Mhlakaza, supposedly interpreting his niece’s visions, then determined a day of resurrection, by which time all cattle must be killed, crops destroyed, new grain bins built, cattle-folds laid out, and witchcraft ended. When nothing occurred on three separate days of resurrection, the entire situation collapsed. The results, however, were catastrophic. Close to 80 percent of the nation’s cattle—more than 400,000 animals—were slaughtered, 40,000 Xhosa died of hunger, and 150,000 were displaced. The Xhosa lost two-thirds of their land, their economic and political independence, and many survivors were forced to seek refuge and ill-paid employment in the colony (Beck 2000, 46).
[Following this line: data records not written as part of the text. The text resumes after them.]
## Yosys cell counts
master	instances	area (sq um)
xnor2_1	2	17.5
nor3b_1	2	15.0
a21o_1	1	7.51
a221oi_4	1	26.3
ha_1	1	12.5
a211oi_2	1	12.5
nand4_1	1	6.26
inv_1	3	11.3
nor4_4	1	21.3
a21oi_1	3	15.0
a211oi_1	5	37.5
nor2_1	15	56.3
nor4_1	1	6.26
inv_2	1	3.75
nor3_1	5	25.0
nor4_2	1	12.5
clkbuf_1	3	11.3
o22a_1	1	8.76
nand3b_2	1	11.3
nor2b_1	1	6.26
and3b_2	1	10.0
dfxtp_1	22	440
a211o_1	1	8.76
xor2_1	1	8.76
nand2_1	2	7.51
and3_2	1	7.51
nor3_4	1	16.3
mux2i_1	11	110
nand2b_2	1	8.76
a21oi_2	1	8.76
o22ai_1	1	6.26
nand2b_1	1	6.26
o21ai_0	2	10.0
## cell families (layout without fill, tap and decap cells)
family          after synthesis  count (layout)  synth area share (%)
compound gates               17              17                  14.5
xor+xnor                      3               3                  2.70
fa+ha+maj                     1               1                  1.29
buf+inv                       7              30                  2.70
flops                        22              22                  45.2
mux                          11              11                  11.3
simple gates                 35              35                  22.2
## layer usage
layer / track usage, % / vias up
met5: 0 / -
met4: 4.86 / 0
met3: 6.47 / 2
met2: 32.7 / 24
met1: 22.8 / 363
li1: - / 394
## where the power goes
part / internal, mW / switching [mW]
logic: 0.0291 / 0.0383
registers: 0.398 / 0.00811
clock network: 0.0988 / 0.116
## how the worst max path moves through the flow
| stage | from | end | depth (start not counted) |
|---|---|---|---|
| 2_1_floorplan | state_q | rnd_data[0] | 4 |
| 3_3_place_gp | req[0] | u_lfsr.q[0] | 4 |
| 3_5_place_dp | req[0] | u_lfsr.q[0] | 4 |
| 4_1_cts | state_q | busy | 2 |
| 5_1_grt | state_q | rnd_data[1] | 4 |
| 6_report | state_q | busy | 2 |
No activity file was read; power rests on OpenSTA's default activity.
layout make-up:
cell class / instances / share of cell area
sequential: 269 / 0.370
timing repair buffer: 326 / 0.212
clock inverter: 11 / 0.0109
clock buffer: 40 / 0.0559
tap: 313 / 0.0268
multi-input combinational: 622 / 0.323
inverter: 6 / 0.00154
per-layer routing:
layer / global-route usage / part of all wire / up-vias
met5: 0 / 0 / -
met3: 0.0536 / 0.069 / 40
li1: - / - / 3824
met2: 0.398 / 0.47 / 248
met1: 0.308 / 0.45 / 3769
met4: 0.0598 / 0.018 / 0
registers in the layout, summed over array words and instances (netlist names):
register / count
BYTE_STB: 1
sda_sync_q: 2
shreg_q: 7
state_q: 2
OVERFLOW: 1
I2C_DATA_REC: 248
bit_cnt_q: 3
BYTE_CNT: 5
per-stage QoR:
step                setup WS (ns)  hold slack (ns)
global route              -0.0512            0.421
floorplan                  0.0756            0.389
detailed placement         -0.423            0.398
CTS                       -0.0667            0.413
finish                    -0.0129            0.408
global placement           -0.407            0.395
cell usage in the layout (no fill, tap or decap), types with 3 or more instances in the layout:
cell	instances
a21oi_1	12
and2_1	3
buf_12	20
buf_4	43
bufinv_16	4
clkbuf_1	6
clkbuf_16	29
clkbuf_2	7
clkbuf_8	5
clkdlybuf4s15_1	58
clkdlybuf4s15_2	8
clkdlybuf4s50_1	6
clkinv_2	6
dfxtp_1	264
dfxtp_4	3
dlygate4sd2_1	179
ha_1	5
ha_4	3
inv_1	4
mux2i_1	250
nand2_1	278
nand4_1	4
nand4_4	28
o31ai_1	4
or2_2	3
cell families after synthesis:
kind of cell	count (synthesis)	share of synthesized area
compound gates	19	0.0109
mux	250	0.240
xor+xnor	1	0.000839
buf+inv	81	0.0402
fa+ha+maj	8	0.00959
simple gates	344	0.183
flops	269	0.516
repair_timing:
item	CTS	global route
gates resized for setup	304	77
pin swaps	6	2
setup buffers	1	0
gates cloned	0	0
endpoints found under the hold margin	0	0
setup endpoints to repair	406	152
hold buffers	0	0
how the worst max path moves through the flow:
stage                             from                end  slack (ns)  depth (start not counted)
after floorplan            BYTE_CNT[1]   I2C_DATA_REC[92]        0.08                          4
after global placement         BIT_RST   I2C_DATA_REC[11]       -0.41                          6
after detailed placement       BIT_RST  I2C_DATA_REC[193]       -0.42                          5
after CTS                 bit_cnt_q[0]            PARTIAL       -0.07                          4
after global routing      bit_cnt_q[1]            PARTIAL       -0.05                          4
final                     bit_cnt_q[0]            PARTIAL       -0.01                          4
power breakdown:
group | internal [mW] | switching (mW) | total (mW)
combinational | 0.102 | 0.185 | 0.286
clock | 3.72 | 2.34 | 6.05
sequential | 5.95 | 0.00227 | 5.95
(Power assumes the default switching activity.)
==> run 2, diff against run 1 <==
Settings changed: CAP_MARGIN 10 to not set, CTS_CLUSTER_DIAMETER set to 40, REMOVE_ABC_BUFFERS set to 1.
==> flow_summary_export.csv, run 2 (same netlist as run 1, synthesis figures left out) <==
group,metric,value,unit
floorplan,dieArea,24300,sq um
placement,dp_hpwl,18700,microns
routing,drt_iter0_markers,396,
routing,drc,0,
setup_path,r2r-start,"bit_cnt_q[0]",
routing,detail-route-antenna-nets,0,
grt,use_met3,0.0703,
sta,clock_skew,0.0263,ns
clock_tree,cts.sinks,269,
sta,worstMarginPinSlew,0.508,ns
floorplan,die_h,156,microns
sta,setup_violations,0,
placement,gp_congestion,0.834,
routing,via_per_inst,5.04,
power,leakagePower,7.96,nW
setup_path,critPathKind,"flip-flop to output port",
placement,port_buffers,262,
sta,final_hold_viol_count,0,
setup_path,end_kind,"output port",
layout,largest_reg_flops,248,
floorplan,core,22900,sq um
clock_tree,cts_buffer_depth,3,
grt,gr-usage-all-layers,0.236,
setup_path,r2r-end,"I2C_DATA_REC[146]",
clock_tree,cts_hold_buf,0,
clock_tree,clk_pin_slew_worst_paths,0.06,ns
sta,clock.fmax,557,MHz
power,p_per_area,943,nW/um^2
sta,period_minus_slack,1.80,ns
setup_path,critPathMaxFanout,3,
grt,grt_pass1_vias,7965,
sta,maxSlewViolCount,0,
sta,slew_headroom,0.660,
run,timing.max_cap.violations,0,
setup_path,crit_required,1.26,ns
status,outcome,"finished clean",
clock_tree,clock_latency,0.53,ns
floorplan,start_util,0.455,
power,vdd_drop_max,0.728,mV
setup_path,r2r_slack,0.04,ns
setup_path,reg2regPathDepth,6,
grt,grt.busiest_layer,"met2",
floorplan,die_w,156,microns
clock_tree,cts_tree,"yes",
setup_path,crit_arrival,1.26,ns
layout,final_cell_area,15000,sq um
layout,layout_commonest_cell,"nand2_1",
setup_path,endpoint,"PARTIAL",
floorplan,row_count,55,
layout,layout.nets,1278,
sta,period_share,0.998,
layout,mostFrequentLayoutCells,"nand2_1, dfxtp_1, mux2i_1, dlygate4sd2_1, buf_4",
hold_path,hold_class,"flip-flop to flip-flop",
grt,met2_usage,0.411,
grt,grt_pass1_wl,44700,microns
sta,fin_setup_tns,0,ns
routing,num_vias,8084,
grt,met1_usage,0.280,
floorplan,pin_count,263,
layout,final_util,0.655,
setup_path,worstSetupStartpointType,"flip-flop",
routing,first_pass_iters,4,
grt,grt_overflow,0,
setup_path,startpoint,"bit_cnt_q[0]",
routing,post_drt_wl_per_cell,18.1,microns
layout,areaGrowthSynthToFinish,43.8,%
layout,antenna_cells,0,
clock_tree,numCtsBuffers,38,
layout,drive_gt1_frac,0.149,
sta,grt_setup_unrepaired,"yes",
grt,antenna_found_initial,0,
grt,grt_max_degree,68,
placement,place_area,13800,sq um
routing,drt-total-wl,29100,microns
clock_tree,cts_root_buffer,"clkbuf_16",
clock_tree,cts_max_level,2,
## src/rtl/load_store_unit_if.sv

```systemverilog
// Bus bundle for the load/store unit: upstream op channel, memory request
// channel and downstream completion channel.
//
// Handshakes:
//   in_valid/in_ready : an op transfers on a rising edge where both are 1.
//                       in_valid may be raised at any time. Once raised, the
//                       in_* fields must stay stable until the transfer edge.
//   mem_req/mem_gnt   : a request transfers on a rising edge where both are 1.
//                       mem_req and all mem_* fields hold steady until then.
//   mem_rvalid        : read data for the last granted load. It is only
//                       sampled while a load is waiting for its data.
//   out_valid         : one-cycle completion pulse with no backpressure.
interface load_store_unit_if #(parameter int XLEN = 32) ();
  logic            in_valid;
  logic            in_ready;
  logic            in_load;
  logic            in_store;
  logic [2:0]      in_funct3;
  logic [XLEN-1:0] in_addr;
  logic [XLEN-1:0] in_wdata;
  logic [4:0]      in_rd;

  logic            mem_req;
  logic            mem_we;
  logic [XLEN-1:0] mem_addr;
  logic [3:0]      mem_be;
  logic [XLEN-1:0] mem_wdata;
  logic            mem_gnt;
  logic            mem_rvalid;
  logic [XLEN-1:0] mem_rdata;

  logic            out_valid;
  logic            out_we;
  logic [4:0]      out_rd;
  logic [XLEN-1:0] out_data;
  logic            out_exc;
  logic [XLEN-1:0] out_exc_addr;

  // Seen from the load/store unit
  modport slave (
    input  in_valid, in_load, in_store, in_funct3, in_addr, in_wdata, in_rd,
    output in_ready,
    output mem_req, mem_we, mem_addr, mem_be, mem_wdata,
    input  mem_gnt, mem_rvalid, mem_rdata,
    output out_valid, out_we, out_rd, out_data, out_exc, out_exc_addr
  );

  // Seen from the surrounding pipeline / memory
  modport master (
    output in_valid, in_load, in_store, in_funct3, in_addr, in_wdata, in_rd,
    input  in_ready,
    input  mem_req, mem_we, mem_addr, mem_be, mem_wdata,
    output mem_gnt, mem_rvalid, mem_rdata,
    input  out_valid, out_we, out_rd, out_data, out_exc, out_exc_addr
  );
endinterface

```

## src/rtl/load_store_unit.sv

```systemverilog
// RV32I load/store unit. It takes one op at a time from execute and checks
// alignment. For an aligned access it issues a single word-aligned memory
// request, then lane-selects and extends load data. A completion pulse carries
// the writeback or a misaligned-access exception.
module load_store_unit #(
  parameter int XLEN = 32
) (
  input  logic              clk,
  input  logic              rst_n,
  load_store_unit_if.slave  bus,
  output logic [1:0]        dbg_state
);

  typedef enum logic [1:0] {
    IDLE = 2'd0,
    REQ  = 2'd1,
    WAIT = 2'd2,
    RESP = 2'd3
  } state_t;

  state_t          state;

  // Op fields captured on accept
  logic            r_load;
  logic            r_store;
  logic [2:0]      r_funct3;
  logic [XLEN-1:0] r_addr;
  logic [XLEN-1:0] r_wdata;
  logic [4:0]      r_rd;

  // Decode of the incoming op, used only on the accept cycle
  logic            dec_ld;
  logic            dec_st;
  logic            dec_byte;
  logic            dec_half;
  logic            dec_mis;

  // Decode of the captured op, drives the memory side and load formatting
  logic            r_byte;
  logic            r_half;
  logic [7:0]      ld_byte;
  logic [15:0]     ld_half;
  logic [XLEN-1:0] ld_res;

  // Classify the incoming op. Load wins when both class bits are set.
  // Width codes without a legal meaning fall back to a word access.
  always_comb begin
    dec_ld   = bus.in_load;
    dec_st   = bus.in_store && !bus.in_load;
    dec_byte = (bus.in_funct3[1:0] == 2'b00) && !(dec_st && bus.in_funct3[2]);
    dec_half = (bus.in_funct3[1:0] == 2'b01) && !(dec_st && bus.in_funct3[2]);
    dec_mis  = (dec_ld || dec_st) &&
               ((dec_half && bus.in_addr[0]) ||
                (!dec_byte && !dec_half && (bus.in_addr[1:0] != 2'b00)));
  end

  // Width of the captured op, using the same fallback rules as above
  always_comb begin
    r_byte = (r_funct3[1:0] == 2'b00) && !(r_store && r_funct3[2]);
    r_half = (r_funct3[1:0] == 2'b01) && !(r_store && r_funct3[2]);
  end

  // Pick the addressed lane from read data and sign/zero-extend it.
  // funct3[2] set means unsigned (LBU/LHU).
  always_comb begin
    ld_byte = 8'h00;
    case (r_addr[1:0])
      2'd0:    ld_byte = bus.mem_rdata[7:0];
      2'd1:    ld_byte = bus.mem_rdata[15:8];
      2'd2:    ld_byte = bus.mem_rdata[23:16];
      default: ld_byte = bus.mem_rdata[31:24];
    endcase
    ld_half = r_addr[1] ? bus.mem_rdata[31:16] : bus.mem_rdata[15:0];
    if (r_byte) begin
      ld_res = {{(XLEN-8){!r_funct3[2] && ld_byte[7]}}, ld_byte};
    end else if (r_half) begin
      ld_res = {{(XLEN-16){!r_funct3[2] && ld_half[15]}}, ld_half};
    end else begin
      ld_res = bus.mem_rdata;
    end
  end

  // Memory request fields come straight from the captured op. They only
  // change on accept, so they stay stable for the whole request.
  always_comb begin
    bus.mem_addr = {r_addr[XLEN-1:2], 2'b00};
    bus.mem_we   = r_store;
    if (!r_store) begin
      bus.mem_be    = 4'b1111;
      bus.mem_wdata = r_wdata;
    end else if (r_byte) begin
      bus.mem_be    = 4'b0001 << r_addr[1:0];
      bus.mem_wdata = {4{r_wdata[7:0]}};
    end else if (r_half) begin
      bus.mem_be    = 4'b0011 << r_addr[1:0];
      bus.mem_wdata = {2{r_wdata[15:0]}};
    end else begin
      bus.mem_be    = 4'b1111;
      bus.mem_wdata = r_wdata;
    end
  end

  assign bus.in_ready     = (state == IDLE);
  assign bus.out_rd       = r_rd;
  assign bus.out_exc_addr = r_addr;
  assign dbg_state        = state;

  // Control FSM with registered request/completion outputs.
  // Reset abandons any op in flight.
  always_ff @(posedge clk) begin
    if (!rst_n) begin
      state         <= IDLE;
      r_load        <= 1'b0;
      r_store       <= 1'b0;
      r_funct3      <= 3'd0;
      r_addr        <= '0;
      r_wdata       <= '0;
      r_rd          <= 5'd0;
      bus.mem_req   <= 1'b0;
      bus.out_valid <= 1'b0;
      bus.out_we    <= 1'b0;
      bus.out_exc   <= 1'b0;
      bus.out_data  <= '0;
    end else begin
      case (state)
        IDLE: begin
          if (bus.in_valid) begin
            r_load   <= dec_ld;
            r_store  <= dec_st;
            r_funct3 <= bus.in_funct3;
            r_addr   <= bus.in_addr;
            r_wdata  <= bus.in_wdata;
            r_rd     <= bus.in_rd;
            if (!dec_ld && !dec_st) begin
              bus.out_data  <= bus.in_addr;
              bus.out_we    <= (bus.in_rd != 5'd0);
              bus.out_exc   <= 1'b0;
              bus.out_valid <= 1'b1;
              state         <= RESP;
            end else if (dec_mis) begin
              bus.out_we    <= 1'b0;
              bus.out_exc   <= 1'b1;
              bus.out_valid <= 1'b1;
              state         <= RESP;
            end else begin
              bus.mem_req <= 1'b1;
              state       <= REQ;
            end
          end
        end
        REQ: begin
          if (bus.mem_gnt) begin
            bus.mem_req <= 1'b0;
            if (r_load) begin
              state <= WAIT;
            end else begin
              bus.out_we    <= 1'b0;
              bus.out_exc   <= 1'b0;
              bus.out_valid <= 1'b1;
              state         <= RESP;
            end
          end
        end
        WAIT: begin
          if (bus.mem_rvalid) begin
            bus.out_data  <= ld_res;
            bus.out_we    <= (r_rd != 5'd0);
            bus.out_exc   <= 1'b0;
            bus.out_valid <= 1'b1;
            state         <= RESP;
          end
        end
        RESP: begin
          bus.out_valid <= 1'b0;
          bus.out_we    <= 1'b0;
          bus.out_exc   <= 1'b0;
          state         <= IDLE;
        end
        default: state <= IDLE;
      endcase
    end
  end

endmodule

```

## src/flat_wrapper.sv

```systemverilog
// flat-port wrapper written by rule: the top's interface ports become plain ports
module load_store_unit_flat 
#(
  parameter int XLEN = 32
)
  (clk, rst_n, dbg_state, bus_in_valid, bus_in_load, bus_in_store, bus_in_funct3, bus_in_addr, bus_in_wdata, bus_in_rd, bus_in_ready, bus_mem_req, bus_mem_we, bus_mem_addr, bus_mem_be, bus_mem_wdata, bus_mem_gnt, bus_mem_rvalid, bus_mem_rdata, bus_out_valid, bus_out_we, bus_out_rd, bus_out_data, bus_out_exc, bus_out_exc_addr);
  load_store_unit_if #(.XLEN(XLEN)) bus_i ();
  input  logic clk;
  input  logic rst_n;
  output logic [1:0] dbg_state;
  input wire logic [$bits(bus_i.in_valid)-1:0] bus_in_valid;
  input wire logic [$bits(bus_i.in_load)-1:0] bus_in_load;
  input wire logic [$bits(bus_i.in_store)-1:0] bus_in_store;
  input wire logic [$bits(bus_i.in_funct3)-1:0] bus_in_funct3;
  input wire logic [$bits(bus_i.in_addr)-1:0] bus_in_addr;
  input wire logic [$bits(bus_i.in_wdata)-1:0] bus_in_wdata;
  input wire logic [$bits(bus_i.in_rd)-1:0] bus_in_rd;
  output wire logic [$bits(bus_i.in_ready)-1:0] bus_in_ready;
  output wire logic [$bits(bus_i.mem_req)-1:0] bus_mem_req;
  output wire logic [$bits(bus_i.mem_we)-1:0] bus_mem_we;
  output wire logic [$bits(bus_i.mem_addr)-1:0] bus_mem_addr;
  output wire logic [$bits(bus_i.mem_be)-1:0] bus_mem_be;
  output wire logic [$bits(bus_i.mem_wdata)-1:0] bus_mem_wdata;
  input wire logic [$bits(bus_i.mem_gnt)-1:0] bus_mem_gnt;
  input wire logic [$bits(bus_i.mem_rvalid)-1:0] bus_mem_rvalid;
  input wire logic [$bits(bus_i.mem_rdata)-1:0] bus_mem_rdata;
  output wire logic [$bits(bus_i.out_valid)-1:0] bus_out_valid;
  output wire logic [$bits(bus_i.out_we)-1:0] bus_out_we;
  output wire logic [$bits(bus_i.out_rd)-1:0] bus_out_rd;
  output wire logic [$bits(bus_i.out_data)-1:0] bus_out_data;
  output wire logic [$bits(bus_i.out_exc)-1:0] bus_out_exc;
  output wire logic [$bits(bus_i.out_exc_addr)-1:0] bus_out_exc_addr;
  assign bus_i.in_valid = bus_in_valid;
  assign bus_i.in_load = bus_in_load;
  assign bus_i.in_store = bus_in_store;
  assign bus_i.in_funct3 = bus_in_funct3;
  assign bus_i.in_addr = bus_in_addr;
  assign bus_i.in_wdata = bus_in_wdata;
  assign bus_i.in_rd = bus_in_rd;
  assign bus_in_ready = bus_i.in_ready;
  assign bus_mem_req = bus_i.mem_req;
  assign bus_mem_we = bus_i.mem_we;
  assign bus_mem_addr = bus_i.mem_addr;
  assign bus_mem_be = bus_i.mem_be;
  assign bus_mem_wdata = bus_i.mem_wdata;
  assign bus_i.mem_gnt = bus_mem_gnt;
  assign bus_i.mem_rvalid = bus_mem_rvalid;
  assign bus_i.mem_rdata = bus_mem_rdata;
  assign bus_out_valid = bus_i.out_valid;
  assign bus_out_we = bus_i.out_we;
  assign bus_out_rd = bus_i.out_rd;
  assign bus_out_data = bus_i.out_data;
  assign bus_out_exc = bus_i.out_exc;
  assign bus_out_exc_addr = bus_i.out_exc_addr;
  load_store_unit #(.XLEN(XLEN)) u_core (.clk(clk), .rst_n(rst_n), .bus(bus_i), .dbg_state(dbg_state));
endmodule
```
--- config.mk ---
export PLATFORM = sky130hd
export DESIGN_NAME = dla_axi_lite_sub_flat
export DESIGN_NICKNAME = d
export VERILOG_FILES = /design/src/rtl/dla_axi_lite_pkg.sv /design/src/rtl/dla_axi_lite_if.sv /design/src/rtl/dla_axi_lite_addr_dec.sv /design/src/rtl/dla_axi_lite_sub.sv /design/src/flat_wrapper.sv
export SDC_FILE = /design/constraint.sdc
export NUM_CORES = 1
export LEC_CHECK = 0
export ABC_AREA = 0
export CAP_MARGIN = 25
export CORE_MARGIN = 3
export CORE_UTILIZATION = 49
export DETAILED_ROUTE_END_ITERATION = 8
export GPL_ROUTABILITY_DRIVEN = 0
export PLACE_DENSITY_LB_ADDON = 0.25
export SETUP_SLACK_MARGIN = 0.5
export SLEW_MARGIN = 10
export SYNTH_ARGS = -nofsm -noshare
export SYNTH_HDL_FRONTEND = slang
export SYNTH_SLANG_ARGS = --single-unit
--- constraint.sdc ---
create_clock -name clk_i -period 2.65 [get_ports clk_i]
set_input_delay 0.795 -clock clk_i [delete_from_list [all_inputs] [get_ports clk_i]]
set_output_delay 0.795 -clock clk_i [all_outputs]
set_load 0.01 [all_outputs]
--- src/rtl/dla_axi_lite_pkg.sv ---
// Shared types and constants for the DLA AXI-Lite register subordinate.
// Response codes plus write/read channel FSM state encodings.
package dla_axi_lite_pkg;

    localparam logic [1:0] RESP_OKAY   = 2'b00;
    localparam logic [1:0] RESP_SLVERR = 2'b10;

    typedef enum logic [2:0] {
        W_IDLE,
        W_HAVE_AW,
        W_HAVE_W,
        W_EXEC,
        W_RESP
    } sub_wr_state_t;

    typedef enum logic {
        R_IDLE,
        R_RESP
    } sub_rd_state_t;

endpackage

--- src/rtl/dla_axi_lite_if.sv ---
// AXI-Lite bundle: AW, W, B, AR and R channels with valid/ready handshakes.
// Slave modport for the register end, Master modport for the requester.
interface AXI_LITE #(
    parameter int AXI_ADDR_WIDTH = 16,
    parameter int AXI_DATA_WIDTH = 32
);
    logic [AXI_ADDR_WIDTH-1:0]   aw_addr;
    logic [2:0]                  aw_prot;
    logic                        aw_valid;
    logic                        aw_ready;
    logic [AXI_DATA_WIDTH-1:0]   w_data;
    logic [AXI_DATA_WIDTH/8-1:0] w_strb;
    logic                        w_valid;
    logic                        w_ready;
    logic [1:0]                  b_resp;
    logic                        b_valid;
    logic                        b_ready;
    logic [AXI_ADDR_WIDTH-1:0]   ar_addr;
    logic [2:0]                  ar_prot;
    logic                        ar_valid;
    logic                        ar_ready;
    logic [AXI_DATA_WIDTH-1:0]   r_data;
    logic [1:0]                  r_resp;
    logic                        r_valid;
    logic                        r_ready;

    modport Slave (
        input  aw_addr, aw_prot, aw_valid, output aw_ready,
        input  w_data, w_strb, w_valid, output w_ready,
        output b_resp, b_valid, input b_ready,
        input  ar_addr, ar_prot, ar_valid, output ar_ready,
        output r_data, r_resp, r_valid, input r_ready
    );

    modport Master (
        output aw_addr, aw_prot, aw_valid, input aw_ready,
        output w_data, w_strb, w_valid, input w_ready,
        input  b_resp, b_valid, output b_ready,
        output ar_addr, ar_prot, ar_valid, input ar_ready,
        input  r_data, r_resp, r_valid, output r_ready
    );
endinterface

--- src/rtl/dla_axi_lite_addr_dec.sv ---
// Combinational register decoder: byte address -> (hit, register index).
// Ports: addr in; hit out (address inside the bank); idx out (word index).
module dla_axi_lite_addr_dec
    import dla_axi_lite_pkg::*;
#(
    parameter int AW        = 16,
    parameter int DW        = 32,
    parameter int NUM_REGS  = 8,
    parameter int BASE_ADDR = 0,
    parameter int IW        = (NUM_REGS > 1) ? $clog2(NUM_REGS) : 1
) (
    input  logic [AW-1:0] addr,
    output logic          hit,
    output logic [IW-1:0] idx
);
    localparam int LSB = $clog2(DW / 8);

    logic [AW-1:0] offset;
    logic [AW-1:0] word;

    // Byte-lane bits drop out of the shift, so unaligned addresses alias.
    assign offset = addr - AW'(BASE_ADDR);
    assign word   = offset >> LSB;
    assign hit    = (addr >= AW'(BASE_ADDR)) && (word < AW'(NUM_REGS));
    assign idx    = word[IW-1:0];
endmodule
Debate about the "great cattle killing" continues more than 140 years after the event. One widely accepted interpretation argues that this millenarian movement arose from colonial pressure, Christian and Xhosa resurrection and regeneration beliefs, and the epidemic of CBPP. Some scholars place much of the blame on Nongqawuse’s uncle and the tribal chiefs, while many Xhosa continue to fault the Cape colonial governor, Sir George Grey, for the event and its catastrophic consequences. These latter "androcentric" interpretations have been challenged by some who argue that issues of gender, women’s rights, and Xhosa male sexual misconduct led to Nongqawuse’s prophecies.